That’s bad news for those who had hoped that the frontman for one of the most significant acts in rock and roll history might return to the 550-capacity Continental Club for another benefit show with one-time paramour Patty Griffin—but Plant’s departure wasn’t, he tells The Independent, a result of their rumored (and now confirmed) breakup. 

“Patty and I tried a sort of zig-zag across the Atlantic,” says Plant, “but she didn’t share my penchant for cider and she used to marvel at the Black Country character I became after four pints of Thatchers.
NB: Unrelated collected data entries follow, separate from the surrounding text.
Context: an optimization exercise on an open-source flow, tuned for small area. The choices shown serve that exercise and are no tape-out recipe.
Function was checked by simulation only, so behaviour that the tests miss may differ from the original.
The flow treats the clock pin as an ideal source, which a real chip does not have.
Power and IR drop assume default switching activity.

Design lcd_cntrl_top, start of the top module:
module lcd_cntrl_top #(
    parameter int DATA_WIDTH = 8,
    parameter int INSTR_WIDTH = 10,
    parameter int PRESCALER_WIDTH = 16
) (
    input clk_i,
    input rst_ni,
    input        [11:0] haddr_i,
    input        [ 1:0] htrans_i,
    input        [31:0] hwdata_i,
    input               hwrite_i,
    output logic [31:0] hrdata_o,
    output logic        hready_out_o,
    output logic        hresp_o,
    input  [DATA_WIDTH-1:0] data_in_i,
    output logic [DATA_WIDTH-1:0] data_out_o,
    output logic                  data_oe_o,
    output logic                  rs_o,
    output logic                  rwb_o,
    output logic                  e_o
);
  logic        a_ok;     
  logic [ 1:0] a_idx;    
  logic        a_wr;     
  logic        err;      
  logic        err1;     
  logic        phy_en;
  logic [ 9:0] instr;
  logic        valid;
  logic [15:0] presc;
  logic [ 7:0] rdata;
  logic        phy_ready;
  logic        addr_hi;
  logic        invalid_trans;
  assign addr_hi       = |haddr_i[11:4];
  assign invalid_trans = htrans_i[1] & (addr_hi |
                         ((haddr_i[3:0] == 4'h4) & hwrite_i & !phy_ready));
  assign hresp_o      = err;
  assign hready_out_o = !err1;
  always_ff @(posedge clk_i) begin
    if (!rst_ni) begin
      a_ok <= 1'b0;
      err  <= 1'b0;
      err1 <= 1'b0;
    end else begin
      if (htrans_i[1]) a_ok <= !addr_hi & (haddr_i[1:0] == 2'b00);
      err1 <= !err & invalid_trans;
      err  <= err1 | (!err & invalid_trans);
    end
  end
  always_ff @(posedge clk_i) begin
    if (htrans_i[1]) begin
      a_idx <= haddr_i[3:2];
      a_wr  <= hwrite_i;
    end else begin
      a_wr  <= 1'b0;
    end
  end
  logic wsel, rsel;
  assign wsel = a_ok & a_wr & !err;
  assign rsel = a_ok & !a_wr & !err;
  always_ff @(posedge clk_i) begin
    if (!rst_ni) begin
  ...
Size: about 460 cells after synthesis, ~88 flip-flops, ~4500 um^2 of cells after synthesis.
==> flow/config.mk <==
export PLATFORM = sky130hd
export DESIGN_NAME = lcd_cntrl_top
export DESIGN_NICKNAME = lcd_cntrl_top
export VERILOG_FILES = /design/flow/design.v
export SDC_FILE = /design/flow/constraint.sdc
export NUM_CORES = 4
export LEC_CHECK = 0
export CAP_MARGIN = 20
export CORE_MARGIN = 2
export CORE_UTILIZATION = 65
export PLACE_DENSITY = 0.75
export SLEW_MARGIN = 20
==> flow/constraint.sdc <==
create_clock -name core_clock -period 10.0 [get_ports {clk_i}]
set_input_delay 2.0000 -clock core_clock [delete_from_list [all_inputs] [get_ports {clk_i}]]
set_output_delay 2.0000 -clock core_clock [all_outputs]
set_load 0.01 [all_outputs]
standard.sh (not shown) runs the stock make flow with config.mk's settings and CLKGATE_MAP_FILE= SYNTH_SCRIPT=/design/flow/synth_recipe.tcl, a recipe that flattens the netlist after the stock synthesis.
==> flow/flow/run.sh <==
#!/bin/bash
set -euo pipefail
export BUFFER_PORTS_ARGS="-buffer_cell sky130_fd_sc_hd__buf_1"
export CTS_ARGS="-sink_clustering_enable -buf_list sky130_fd_sc_hd__clkbuf_8 -dont_use_dummy_load -repair_clock_nets"
bash standard.sh > standard_flow.log 2>&1
The starting point went through all stages and came out clean.
==> next run, changes <==
==> flow/flow/run.sh (replaced) <==
#!/bin/bash
# The standard layout (standard.sh, unchanged synthesis) with three changes:
#  - ports are buffered with the smallest buffer (buf_1);
#  - the clock is distributed by four clock buffers, one per group of nearby
#    registers, inserted before CTS (flow/cts_pre.tcl), so TritonCTS adds none;
#  - constant outputs share one tie cell.
set -euo pipefail
export BUFFER_PORTS_ARGS="-buffer_cell sky130_fd_sc_hd__buf_1"
export PRE_CTS_TCL="$PWD/flow/cts_pre.tcl"
export CLK_GROUPS=4
export CLK_BUF=sky130_fd_sc_hd__buf_12
export CTS_ARGS="-sink_clustering_enable -dont_use_dummy_load"
export SKIP_REPAIR_TIE_FANOUT=1
bash standard.sh > standard_flow.log 2>&1
==> flow/flow/cts_pre.tcl (new file) <==
# Clock distribution: split the clock sinks into NGRP groups by position and
# drive each group from its own clock buffer placed at the group's centre; the
# clock port drives only these buffers. TritonCTS then finds the clock net
# already buffered and leaves it alone.
set ngrp [expr {[info exists ::env(CLK_GROUPS)] ? $::env(CLK_GROUPS) : 4}]
set bcell [expr {[info exists ::env(CLK_BUF)] ? $::env(CLK_BUF) : "sky130_fd_sc_hd__buf_12"}]
set block [ord::get_db_block]
set net [$block findNet clk_i]
set items {}
foreach it [$net getITerms] {
  set inst [$it getInst]
  set loc [$inst getLocation]
  lappend items [list [lindex $loc 0] [lindex $loc 1] "[$inst getName]/[[$it getMTerm] getName]"]
}
proc split_groups {items n} {
  if {$n <= 1 || [llength $items] < 2} { return [list $items] }
  set xs [lmap i $items {lindex $i 0}]; set ys [lmap i $items {lindex $i 1}]
  set dx [expr {[tcl::mathfunc::max {*}$xs] - [tcl::mathfunc::min {*}$xs]}]
  set dy [expr {[tcl::mathfunc::max {*}$ys] - [tcl::mathfunc::min {*}$ys]}]
  set k [expr {$dx >= $dy ? 0 : 1}]
  set s [lsort -integer -index $k $items]
  set h [expr {[llength $s] / 2}]
  set n1 [expr {$n / 2}]
  return [concat [split_groups [lrange $s 0 [expr {$h - 1}]] $n1] [split_groups [lrange $s $h end] [expr {$n - $n1}]]]
}
set dbu [$block getDbUnitsPerMicron]
set g 0
foreach grp [split_groups $items $ngrp] {
  set sx 0; set sy 0; set pins {}
  foreach i $grp { set sx [expr {$sx + [lindex $i 0]}]; set sy [expr {$sy + [lindex $i 1]}]; lappend pins [get_pins [lindex $i 2]] }
  set cx [expr {$sx / double([llength $grp]) / $dbu}]; set cy [expr {$sy / double([llength $grp]) / $dbu}]
  insert_buffer -buffer_cell $bcell -net clk_i -load_pins $pins -location [list $cx $cy] -buffer_name clkbuf_g$g -net_name clk_g$g
  puts "clock group $g: [llength $grp] sinks, buffer at $cx $cy"
  incr g
}
After rerunning: Global-route usage came out higher by 1.7 points. Total power came out higher by 25%. Core utilization came out higher by 1.6 points. Routed wire length came out higher by 6.4%. Fmax came out lower by 6.3%. Die area is unchanged. Design area came out higher by 2.2%.

[separate check: timing with driven ports]
The results above use ideal ports. As a check the final layouts listed here were re-extracted and re-timed, cells and wires unchanged. Step 1 sets driving cells, clkbuf_16 on the clock port and buf_2 on the other inputs (assumed; they add their load-dependent delay and slew). Step 2 adds t to the input delays and takes it off the output delays; t is the mean of the earliest and latest rising clock arrival at the registers after step 1. Input paths then give back, and output paths get back, about the clock's delay inside the block. Slacks: no drivers / after step 1 / after step 2; pairs: no drivers / after step 1.
| run | shift t [ns] | setup slack, ns | latest minus earliest clock arrival (ns) | worst register clock-pin slew, ns | worst data-port slew with drivers (ns) |
|---|---|---|---|---|---|
| the first run | 0.366 | 5.877 / 5.847 / 6.213 | 0.028 / 0.028 | 0.09 / 0.09 | 0.04 |
| the second run | 0.635 | 5.601 / 5.568 / 6.203 | 0.016 / 0.016 | 0.09 / 0.09 | 0.04 |
After both steps every run listed still meets setup and hold.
My feelings are very much ones of sadness and regret, but I also disturbed myself.  I had to come back [to Worcestershire] to find out just how much I valued what I’d left behind – it’s an old song, I guess.

It’s not outside the realm of possibility that Plant might return to Austin from time to time (presumably mostly on tour with his new outfit, The Sensational Space Shifters), but if he does, don’t expect to bump into him at Whole Foods. As Vulture learned, he’s more a Fiesta man. “Whole Foods is more of a dating agency than a shop,” he told the outlet’s Lane Brown. “If you’re gonna go shopping for food in Austin, go to Fiesta, the supermarket with a difference. You can get a pork enchilada there whilst picking up some British tomato ketchup and some teabags, and you can do the whole transaction in Spanish.” Fair enough, good sir—and ramble on.